To minimize these incidents, automated systems daily download relevant content from 10,000 of the most popular Internet sites and scan their content with our technologies to check for false positives. To achieve the most accurate results, content is downloaded by real browsers of the most common versions, and proxies are also used to exclude the provision of geo-dependent content.
Prevention is better than cure
Not everything can be foreseen, and even having foreseen everything, it would be good to know how all these measures will work in practice. You don't have to wait for a real incident to do this - you can simulate it.

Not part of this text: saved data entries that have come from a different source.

<file path="src/rtl/pmem_loader_pkg.sv">
// Shared types and defaults for the program-memory loader: FSM states, error codes, size limits.
// ST_CSUM and ERR_CSUM only exist when PMEM_LOADER_CHECKSUM_EN is defined.
`timescale 1ns/1ps
package pmem_loader_pkg;

   localparam int unsigned MAX_WORDS_DEF      = 16384;
   localparam int unsigned TIMEOUT_CYCLES_DEF = 65535;
   localparam int          IDLE_W             = 17;

   typedef enum logic [2:0] {
      ST_IDLE = 3'd0,
      ST_LEN  = 3'd1,
      ST_DATA = 3'd2,
`ifdef PMEM_LOADER_CHECKSUM_EN
      ST_CSUM = 3'd3,
`endif
      ST_DONE = 3'd4,
      ST_ERR  = 3'd5
   } state_e;

   typedef enum logic [1:0] {
      ERR_NONE    = 2'd0,
      ERR_LEN     = 2'd1,
      ERR_TIMEOUT = 2'd2
`ifdef PMEM_LOADER_CHECKSUM_EN
      , ERR_CSUM  = 2'd3
`endif
   } err_code_e;

   // States in which the loader is consuming the byte stream.
   function automatic logic is_busy(input state_e s);
      logic b;
      b = 1'b0;
      case (s)
         ST_LEN, ST_DATA: b = 1'b1;
`ifdef PMEM_LOADER_CHECKSUM_EN
         ST_CSUM:         b = 1'b1;
`endif
         default:         b = 1'b0;
      endcase
      return b;
   endfunction

endpackage

</file>
<file path="src/rtl/pmem_loader_asm.sv">
// Byte-to-word assembler, little-endian; word_vld pulses the cycle after the fourth byte.
// Accepts one byte per cycle with no stall; word_dat stays stable through the pulse cycle.
`timescale 1ns/1ps
module pmem_loader_asm (
   input  logic        clk,
   input  logic        rst_n,
   input  logic        clr,
   input  logic        byte_vld,
   input  logic [7:0]  byte_dat,
   output logic        word_vld,
   output logic [31:0] word_dat
);

   logic [1:0]  cnt_q, cnt_d;
   logic [31:0] sr_q, sr_d;
   logic        word_vld_q, word_vld_d;

   always_ff @(posedge clk or negedge rst_n) begin
      if (!rst_n) begin
         cnt_q      <= '0;
         sr_q       <= '0;
         word_vld_q <= 1'b0;
      end else begin
         cnt_q      <= cnt_d;
         sr_q       <= sr_d;
         word_vld_q <= word_vld_d;
      end
   end

   // Shifting in from the top leaves the first byte in [7:0] after four bytes.
   always_comb begin
      cnt_d      = cnt_q;
      sr_d       = sr_q;
      word_vld_d = 1'b0;
      if (clr) begin
         cnt_d = '0;
         sr_d  = '0;
      end else if (byte_vld) begin
         sr_d       = {byte_dat, sr_q[31:8]};
         cnt_d      = cnt_q + 2'd1;
         word_vld_d = (cnt_q == 2'd3);
      end
   end

   assign word_vld = word_vld_q;
   assign word_dat = sr_q;

endmodule

</file>
<file path="src/rtl/pmem_loader.sv">
// Program-memory loader: byte stream -> length, N words written to pmem, optional checksum
// (PMEM_LOADER_CHECKSUM_EN); write strobe one cycle after each 4th byte, rx_ready never stalls mid-load.
`timescale 1ns/1ps
module pmem_loader
   import pmem_loader_pkg::*;
#(
   parameter int unsigned MAX_WORDS      = MAX_WORDS_DEF,
   parameter int unsigned TIMEOUT_CYCLES = TIMEOUT_CYCLES_DEF
) (
   input  logic        clk,
   input  logic        rst_n,
   input  logic        start,
   input  logic        rx_valid,
   input  logic [7:0]  rx_data,
   output logic        rx_ready,
   output logic        ic1_c_axi_mst_wr_valid,
   output logic [31:0] ic1_axi_mst_wr_addr,
   output logic [31:0] ic1_axi_mst_wr_data,
   output logic        core_hold,
   output logic        done,
   output logic        busy,
   output logic        err,
   output logic [1:0]  err_code
);

   localparam int IDX_W = (MAX_WORDS > 1) ? $clog2(MAX_WORDS) : 1;
   localparam int CNT_W = IDX_W + 1;

   state_e            state_q, state_d;
   err_code_e         err_code_q, err_code_d;
   logic [CNT_W-1:0]  n_q, n_d;
   logic [IDX_W-1:0]  idx_q, idx_d;
   logic [IDLE_W-1:0] idle_q, idle_d;
`ifdef PMEM_LOADER_CHECKSUM_EN
   logic [31:0]       csum_q, csum_d;
`endif

   logic        busy_w;
   logic        byte_acc;
   logic        asm_clr;
   logic        word_vld;
   logic [31:0] word_dat;
   logic        timeout;
   logic        last_word;

   assign busy_w    = is_busy(state_q);
   assign byte_acc  = rx_valid && busy_w;
   assign timeout   = busy_w && (idle_q >= IDLE_W'(TIMEOUT_CYCLES));
   assign last_word = ({1'b0, idx_q} == (n_q - CNT_W'(1)));

   pmem_loader_asm u_asm (
      .clk      (clk),
      .rst_n    (rst_n),
      .clr      (asm_clr),
      .byte_vld (byte_acc),
      .byte_dat (rx_data),
      .word_vld (word_vld),
      .word_dat (word_dat)
   );

   always_ff @(posedge clk or negedge rst_n) begin
      if (!rst_n) begin
         state_q    <= ST_IDLE;
         err_code_q <= ERR_NONE;
         n_q        <= '0;
         idx_q      <= '0;
         idle_q     <= '0;
`ifdef PMEM_LOADER_CHECKSUM_EN
         csum_q     <= '0;
`endif
      end else begin
         state_q    <= state_d;
         err_code_q <= err_code_d;
         n_q        <= n_d;
         idx_q      <= idx_d;
         idle_q     <= idle_d;
`ifdef PMEM_LOADER_CHECKSUM_EN
         csum_q     <= csum_d;
`endif
      end
   end

   always_comb begin
      state_d    = state_q;
      err_code_d = err_code_q;
      n_d        = n_q;
      idx_d      = idx_q;
      idle_d     = idle_q;
      asm_clr    = 1'b0;
`ifdef PMEM_LOADER_CHECKSUM_EN
      csum_d     = csum_q;
`endif

      if (busy_w) begin
         if (byte_acc)
            idle_d = '0;
         else if (idle_q != '1)
            idle_d = idle_q + IDLE_W'(1);
      end

      case (state_q)
         ST_IDLE, ST_DONE, ST_ERR: begin
            if (start) begin
               state_d    = ST_LEN;
               err_code_d = ERR_NONE;
               n_d        = '0;
               idx_d      = '0;
               idle_d     = '0;
               asm_clr    = 1'b1;
`ifdef PMEM_LOADER_CHECKSUM_EN
               csum_d     = '0;
`endif
            end
         end

         ST_LEN: begin
            if (word_vld) begin
               if (word_dat == 32'd0) begin
`ifdef PMEM_LOADER_CHECKSUM_EN
                  state_d = ST_CSUM;
`else
                  state_d = ST_DONE;
`endif
               end else if (word_dat > 32'(MAX_WORDS)) begin
                  state_d    = ST_ERR;
                  err_code_d = ERR_LEN;
               end else begin
                  n_d     = CNT_W'(word_dat);
                  state_d = ST_DATA;
               end
            end else if (timeout) begin
               state_d    = ST_ERR;
               err_code_d = ERR_TIMEOUT;
            end
         end

         // The write happens in this cycle; a byte accepted now belongs to the next word.
         ST_DATA: begin
            if (word_vld) begin
               idx_d = idx_q + IDX_W'(1);
`ifdef PMEM_LOADER_CHECKSUM_EN
               csum_d = csum_q + word_dat;
               if (last_word) state_d = ST_CSUM;
`else
               if (last_word) state_d = ST_DONE;
`endif
            end else if (timeout) begin
               state_d    = ST_ERR;
               err_code_d = ERR_TIMEOUT;
            end
         end

`ifdef PMEM_LOADER_CHECKSUM_EN
         ST_CSUM: begin
            if (word_vld) begin
               if (word_dat == csum_q) begin
                  state_d = ST_DONE;
               end else begin
                  state_d    = ST_ERR;
                  err_code_d = ERR_CSUM;
               end
            end else if (timeout) begin
               state_d    = ST_ERR;
               err_code_d = ERR_TIMEOUT;
            end
         end
`endif

         default: state_d = ST_IDLE;
      endcase
   end

   // Strobe comes straight from the assembler flop so reset kills it immediately.
   always_comb begin
      rx_ready               = busy_w;
      busy                   = busy_w;
      done                   = (state_q == ST_DONE);
      err                    = (state_q == ST_ERR);
      core_hold              = (state_q != ST_DONE);
      err_code               = err_code_q;
      ic1_c_axi_mst_wr_valid = (state_q == ST_DATA) && word_vld;
      ic1_axi_mst_wr_addr    = 32'(idx_q);
      ic1_axi_mst_wr_data    = word_dat;
   end

endmodule

</file>
<file path="config.mk">
export PLATFORM = sky130hd
export DESIGN_NAME = pmem_loader
export DESIGN_NICKNAME = d
export VERILOG_FILES = /design/src/rtl/pmem_loader_pkg.sv /design/src/rtl/pmem_loader_asm.sv /design/src/rtl/pmem_loader.sv
export SDC_FILE = /design/constraint.sdc
export NUM_CORES = 1
export LEC_CHECK = 0
export ABC_AREA = 1
export BUFFER_PORTS_ARGS = -buffer_cell sky130_fd_sc_hd__buf_4
export CAP_MARGIN = 10
export CORE_MARGIN = 5
export CORE_UTILIZATION = 61
export CTS_CLUSTER_DIAMETER = 150
export DETAILED_ROUTE_END_ITERATION = 16
export PLACE_DENSITY_LB_ADDON = 0.05
export SLEW_MARGIN = 25
export SYNTH_ARGS = -nofsm -noshare
export SYNTH_HDL_FRONTEND = slang
export SYNTH_HIERARCHICAL = 1
export SYNTH_SLANG_ARGS = --single-unit
</file>
<file path="constraint.sdc">
create_clock -name clk -period 3.3 [get_ports clk]
set_clock_uncertainty 0.2 [all_clocks]
set_input_delay 0.66 -clock clk [delete_from_list [all_inputs] [get_ports clk]]
set_output_delay 0.66 -clock clk [all_outputs]
set_load 0.05 [all_outputs]
</file>
Word-level counts from Yosys, hierarchy flattened
Cells that the tools add are included.

storage, ports and cells
  bits in registers = 86
  input bits = 12

cells by class
  add/sub/neg operators = 4
  $lt $le $gt $ge = 2
  eq/ne operators = 17
  mux-type cells = 37
  reductions and logical operators = 15

operator list
  kind                   count
  $mux 17                5
  $mux 32                2
  $mux 15                4
  $gt 32x15->1 const B   1
  $logic_not 32->1       1
  $pmux 15 s2            1
  $mux 14                2
  $pmux 14 s2            1
  $mux 3                 7
  $add 17x1->17 const B  1
  $ge 17x16->1 const B   1
  $ne 17x17->1 const B   1
  $mux 2                 8
  $eq 14x15->1           1
  $sub 15x1->15 const B  1
  $add 14x1->14 const B  1
  $ne 3x3->1 const B     4
  $reduce_and 5->1       2
  $pmux 3 s3             1
  $ne 2x2->1 const B     4
  $eq 3x3->1 const B     2
  $pmux 2 s3             1
  $reduce_bool 2->1      3
  $mux 1                 5
  other kinds (12)       15

Logic depth before layout (Yosys ltp)
  depth after elaboration = 8
  depth in mapped cells = 16
  gate-level depth less buffers = 16

Modules after synthesis
Netlist, hierarchy kept.

modules (own cells, without submodules)
  module           instances  cells each  area an instance (µm²)
  pmem_loader      1          546         3674.8
  pmem_loader_asm  1          153         1411.4

Least setup slack after synthesis
OpenSTA, ideal clock, no wires.

  path type = register -> output
  start = register state_q[1]
  end = output port core_hold
  arrival time = 1.690 ns
  slack = 0.750 ns
  stages on the path, launching flop included = 5
  buffers on the path = 0
  cell sequence = dfrtp_1 -> inv_2 -> nand2_1 -> nor2_1 -> inv_1

on the way
  longest elaborated chain between the ends = 1

ends and longest elaborated chain
  item                    line                text
  start, declared         pmem_loader.sv:29   state_e state_q, state_d;
  start signal, assigned  pmem_loader.sv:72   state_q <= state_d;
  $ne 3x3->1              pmem_loader.sv:179  core_hold = (state_q != ST_DONE);
  end, declared           pmem_loader.sv:19   output logic core_hold,

No other way between the ends.

Worst setup path in the final report
  start = register state_q[2]
  end = output port ic1_c_axi_mst_wr_valid

on the way
  longest elaborated chain between the ends = 2

ends and longest elaborated chain
  item               line                text
  $eq 3x2->1         pmem_loader.sv:181  ic1_c_axi_mst_wr_valid = (state_q == ST_DATA) && word_vld;
  $logic_and 1x1->1  pmem_loader.sv:181
  end, declared      pmem_loader.sv:16   output logic ic1_c_axi_mst_wr_valid,

No other way between the ends.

You can regularly conduct internal drills to test the readiness of personnel and the effectiveness of methods to prevent false alarms. The exercise boils down to a full-fledged simulation of various "combat" scenarios in order to verify that all systems and experts are operating as planned. The exercise involves several divisions of the technical and service departments at once, is scheduled for a weekend and is conducted on the basis of a carefully thought-out scenario. After the exercise, an analysis of the work of each department is carried out, documentation is improved, changes are made to systems and processes.
Sometimes, during the learning process, a new risk can be identified that was not previously noticed. Regular brainstorming of potential problems in technology, processes and products can help identify such risks more systematically. After all, technologies, processes and products are constantly evolving, and any change brings new risks.
Finally, for all incidents, risks and problems uncovered by the exercises, systematic work is underway to eliminate the root causes.
Needless to say, all systems responsible for quality control are duplicated and supported around the clock by a team of on-duty administrators. Failure of one link leads to a transition to a redundant and prompt correction of the failure itself.
Conclusion
It is impossible to completely avoid false positives, but you can greatly reduce the likelihood of their occurrence and minimize the consequences. Yes, this requires significant investment, technological maturity and resources from the developer. But these efforts keep users and enterprise customers running smoothly. Such an effort is necessary and part of the responsibilities of every reliable cybersecurity vendor.
Instead of relying on a single security technology, try using a multi-layered security system. Protection against false positives can be arranged in a similar way - it is also multi-level and duplicated many times. There is no other way, because we are talking about high-quality protection of customers' infrastructure.
At the same time, manage to find and maintain an optimal balance between the highest level of protection against cyber threats and a very low level of false positives. Quality is not a result achieved once. This is a process that requires constant monitoring and improvement, especially in conditions when the cost of a possible mistake is a violation of the customer's business processes.